A Criança do Labirinto escrita por Daniela Lopes
Notas iniciais do capítulo
Helen enfrenta o último desafio do Labirinto para salvar tudo o que ama.
Helen troca suas roupas humanas por um vestido de seu antigo baú. Ele era de um tecido mais grosso e verde musgo, com mangas compridas.

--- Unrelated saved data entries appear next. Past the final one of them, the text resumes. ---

File: src/rtl/codificador_entrada.sv
// rtl/codificador_entrada.sv - assembles four BCD digits into two binary operands a and b
module codificador_entrada #(
    parameter int TIMEOUT = 50_000_000
) (
    input  logic       clk,
    input  logic       reset,
    input  logic [3:0] digit,
    input  logic       digit_valid,
    input  logic       cancel,
    output logic [6:0] a,
    output logic [6:0] b,
    output logic       out_valid,
    output logic       busy,
    output logic [1:0] entry_pos,
    output logic       err,
    output logic       timeout
);

    // A zero TIMEOUT would give a zero-width timer; keep one bit and hold it at 0.
    localparam int TW    = (TIMEOUT > 0) ? $clog2(TIMEOUT + 1) : 1;
    localparam int TLAST = (TIMEOUT > 0) ? TIMEOUT - 1 : 0;

    typedef enum logic [1:0] {
        S_DEZ_A = 2'd0,
        S_UNI_A = 2'd1,
        S_DEZ_B = 2'd2,
        S_UNI_B = 2'd3
    } state_t;

    state_t        state_q;
    logic [6:0]    part_a_q;
    logic [6:0]    tens_b_q;
    logic [6:0]    a_q;
    logic [6:0]    b_q;
    logic          out_valid_q;
    logic          err_q;
    logic          timeout_q;
    logic [TW-1:0] timer_q;

    logic [6:0]    digit_ext;
    logic [6:0]    tens_d;
    logic          digit_ok;
    logic          expire;
    logic [TW-1:0] timer_d;

    // Digit arithmetic and idle-timer next value; tens use shift-add instead of a multiplier.
    always_comb begin
        digit_ext = {3'b000, digit};
        tens_d    = (digit_ext << 3) + (digit_ext << 1);
        digit_ok  = (digit <= 4'd9);
        expire    = (TIMEOUT != 0) && (state_q != S_DEZ_A) && (timer_q == TW'(TLAST));
        if ((state_q == S_DEZ_A) || (TIMEOUT == 0)) begin
            timer_d = '0;
        end else begin
            timer_d = timer_q + TW'(1);
        end
    end

    // Entry FSM: priority reset > cancel > digit_valid > timer expiry; all outputs registered.
    always_ff @(posedge clk) begin
        if (reset) begin
            state_q     <= S_DEZ_A;
            part_a_q    <= '0;
            tens_b_q    <= '0;
            a_q         <= '0;
            b_q         <= '0;
            out_valid_q <= 1'b0;
            err_q       <= 1'b0;
            timeout_q   <= 1'b0;
            timer_q     <= '0;
        end else begin
            out_valid_q <= 1'b0;
            err_q       <= 1'b0;
            timeout_q   <= 1'b0;
            if (cancel) begin
                state_q  <= S_DEZ_A;
                part_a_q <= '0;
                tens_b_q <= '0;
                timer_q  <= '0;
            end else if (digit_valid) begin
                if (digit_ok) begin
                    timer_q <= '0;
                    case (state_q)
                        S_DEZ_A: begin
                            part_a_q <= tens_d;
                            state_q  <= S_UNI_A;
                        end
                        S_UNI_A: begin
                            part_a_q <= part_a_q + digit_ext;
                            state_q  <= S_DEZ_B;
                        end
                        S_DEZ_B: begin
                            tens_b_q <= tens_d;
                            state_q  <= S_UNI_B;
                        end
                        default: begin
                            a_q         <= part_a_q;
                            b_q         <= tens_b_q + digit_ext;
                            out_valid_q <= 1'b1;
                            part_a_q    <= '0;
                            tens_b_q    <= '0;
                            state_q     <= S_DEZ_A;
                        end
                    endcase
                end else begin
                    // Rejected digit leaves state, partials and timer untouched.
                    err_q <= 1'b1;
                end
            end else if (expire) begin
                state_q   <= S_DEZ_A;
                part_a_q  <= '0;
                tens_b_q  <= '0;
                timer_q   <= '0;
                timeout_q <= 1'b1;
            end else begin
                timer_q <= timer_d;
            end
        end
    end

    assign a         = a_q;
    assign b         = b_q;
    assign out_valid = out_valid_q;
    assign err       = err_q;
    assign timeout   = timeout_q;
    assign entry_pos = state_q;
    assign busy      = (state_q != S_DEZ_A);

endmodule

Apanhou a adaga de ferro presenteada pelo anão e calçou sandálias de couro e cipó.
Breda e Bone chegaram e viram Helen no aposento e correram para abraçá-la. A curandeira falou, preocupada:
—O rei não está nada bem, senhora...
—Eu falei com ele. Agora preciso descobrir como salvá-lo...
Bone ainda está abraçada à cintura de Helen:
—Não vá lá embaixo, senhora. Perigoso demais... Um perigo diferente agora...

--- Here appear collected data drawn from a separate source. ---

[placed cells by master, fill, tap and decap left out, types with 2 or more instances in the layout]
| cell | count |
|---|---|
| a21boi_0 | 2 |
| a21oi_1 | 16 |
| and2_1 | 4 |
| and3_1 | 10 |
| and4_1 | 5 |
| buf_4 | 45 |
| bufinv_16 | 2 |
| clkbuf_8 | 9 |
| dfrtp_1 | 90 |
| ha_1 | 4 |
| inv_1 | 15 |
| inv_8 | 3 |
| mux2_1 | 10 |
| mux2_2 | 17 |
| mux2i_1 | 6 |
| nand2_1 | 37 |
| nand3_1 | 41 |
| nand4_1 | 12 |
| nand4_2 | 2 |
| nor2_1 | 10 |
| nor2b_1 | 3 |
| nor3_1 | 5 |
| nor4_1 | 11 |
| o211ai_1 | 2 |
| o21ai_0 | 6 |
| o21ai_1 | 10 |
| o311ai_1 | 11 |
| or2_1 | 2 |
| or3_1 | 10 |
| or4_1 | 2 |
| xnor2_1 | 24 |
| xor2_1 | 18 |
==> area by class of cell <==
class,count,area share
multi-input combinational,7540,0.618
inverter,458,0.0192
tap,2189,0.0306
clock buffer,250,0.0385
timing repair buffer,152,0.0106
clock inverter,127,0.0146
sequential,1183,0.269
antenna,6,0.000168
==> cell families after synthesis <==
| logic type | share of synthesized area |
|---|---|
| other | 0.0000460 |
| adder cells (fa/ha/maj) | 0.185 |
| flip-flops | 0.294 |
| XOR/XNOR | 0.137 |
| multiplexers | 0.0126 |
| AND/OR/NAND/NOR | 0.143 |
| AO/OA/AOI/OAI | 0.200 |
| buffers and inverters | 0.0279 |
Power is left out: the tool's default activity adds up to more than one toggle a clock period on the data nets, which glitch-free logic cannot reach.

—Diferente? Como assim, Bone?
—Os duendes disseram que agora é a vontade do rei que está lá, uma vontade estranha. Que não quer intrusos, entende?

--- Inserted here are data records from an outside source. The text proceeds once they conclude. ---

$ cat src/rtl/tile_ram_arbiter.sv
// tile_ram_arbiter
// Owns the single-port tile RAM of the snake playfield. The VGA scan-out
// path has absolute priority; the game writer only gets the port during
// blanking. Also generates the frame and game-step ticks.
//
// Ports
//   clk_vga, rst_n          pixel clock, async active-low reset
//   vga_xpos, vga_ypos      1-based pixel position from vga_driver, 0 = blank
//   wr_req/wr_addr/wr_code  game writer request, held until wr_ack
//   wr_ack                  request consumed this cycle
//   ram_addr/ram_we/ram_wdata  RAM port, sampled by the RAM on the next edge
//   ram_rdata               RAM read data, one cycle after the address
//   pix_code                tile code of the pixel being displayed, 0 when blank
//   speed                   frames per game step minus 1
//   frame_tick, game_tick   pacing pulses
module tile_ram_arbiter #(
  parameter int GRID_W     = 40,
  parameter int GRID_H     = 30,
  parameter int TILE_SHIFT = 4,
  parameter int H_BLANK    = 160,
  parameter int ADDR_W     = 11,
  parameter int CODE_W     = 2
) (
  input  logic              clk_vga,
  input  logic              rst_n,
  input  logic [9:0]        vga_xpos,
  input  logic [9:0]        vga_ypos,
  input  logic              wr_req,
  input  logic [ADDR_W-1:0] wr_addr,
  input  logic [CODE_W-1:0] wr_code,
  output logic              wr_ack,
  output logic [ADDR_W-1:0] ram_addr,
  output logic              ram_we,
  output logic [CODE_W-1:0] ram_wdata,
  input  logic [CODE_W-1:0] ram_rdata,
  output logic [CODE_W-1:0] pix_code,
  input  logic [3:0]        speed,
  output logic              frame_tick,
  output logic              game_tick
);

  localparam logic [7:0]        BCNT_MAX   = 8'(H_BLANK - 1);
  localparam logic [9:0]        COL_MAX    = 10'(GRID_W - 1);
  localparam logic [ADDR_W-1:0] TILE_CNT   = ADDR_W'(GRID_W * GRID_H);
  localparam logic [ADDR_W-1:0] ROW_STRIDE = ADDR_W'(GRID_W);

  logic [7:0]        bcnt;
  logic [ADDR_W-1:0] addr_q;
  logic              rd_valid;
  logic              ypos_nz_q;
  logic              spd_ld;
  logic [3:0]        fcnt;
  logic [3:0]        spd_l;

  logic              x_act;
  logic              y_act;
  logic              is_disp;
  logic              is_guard;
  logic [9:0]        row;
  logic [9:0]        col_raw;
  logic [9:0]        col;
  logic [ADDR_W-1:0] row_base;

  assign x_act    = (vga_xpos != 10'd0);
  assign y_act    = (vga_ypos != 10'd0);
  assign is_disp  = x_act && y_act;
  // Last blanking cycle of a visible line prefetches tile column 0.
  assign is_guard = !x_act && y_act && (bcnt == BCNT_MAX);

  assign row      = (vga_ypos - 10'd1) >> TILE_SHIFT;
  assign col_raw  = vga_xpos >> TILE_SHIFT;
  // xpos runs one pixel ahead, so xpos=640 would address column 40.
  assign col      = (col_raw > COL_MAX) ? COL_MAX : col_raw;
  assign row_base = ADDR_W'(row) * ROW_STRIDE;

  // Port mux. Gated by rst_n so a write in flight drops the instant reset hits.
  always_comb begin
    ram_addr  = addr_q;
    ram_we    = 1'b0;
    ram_wdata = '0;
    wr_ack    = 1'b0;
    if (!rst_n) begin
      ram_addr = '0;
    end else if (is_disp) begin
      ram_addr = row_base + ADDR_W'(col);
    end else if (is_guard) begin
      ram_addr = row_base;
    end else if (wr_req) begin
      ram_addr  = wr_addr;
      ram_wdata = wr_code;
      wr_ack    = 1'b1;
      ram_we    = (wr_addr < TILE_CNT);
    end
  end

  assign pix_code   = rd_valid ? ram_rdata : '0;
  assign frame_tick = ypos_nz_q && !y_act;
  assign game_tick  = frame_tick && (fcnt == spd_l);

  always_ff @(posedge clk_vga or negedge rst_n) begin
    if (!rst_n) begin
      bcnt      <= 8'd0;
      addr_q    <= '0;
      rd_valid  <= 1'b0;
      ypos_nz_q <= 1'b0;
      spd_ld    <= 1'b1;
      fcnt      <= 4'd0;
      spd_l     <= 4'd0;
    end else begin
      if (x_act)
        bcnt <= 8'd0;
      else if (bcnt != BCNT_MAX)
        bcnt <= bcnt + 8'd1;

      addr_q    <= ram_addr;
      rd_valid  <= is_disp || is_guard;
      ypos_nz_q <= y_act;

      // spd_ld is high only for the first cycle after reset release.
      spd_ld <= 1'b0;
      if (spd_ld || game_tick)
        spd_l <= speed;

      if (frame_tick)
        fcnt <= game_tick ? 4'd0 : fcnt + 4'd1;
    end
  end

endmodule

Helen notou a preocupação real na voz da pequena serva, mas tratou de tirar aquilo da mente e seguir com o plano.
Pouco depois, ela está na entrada secreta do Labirinto, acompanhada de Hoogle, Maria, Albert e Breda. Maddy e Bone permaneceram no castelo tomando conta de Oren, deixando Helen mais calma. Tudo o que ela precisava era descobrir como recuperar o coração do Rei goblin e devolvê-lo.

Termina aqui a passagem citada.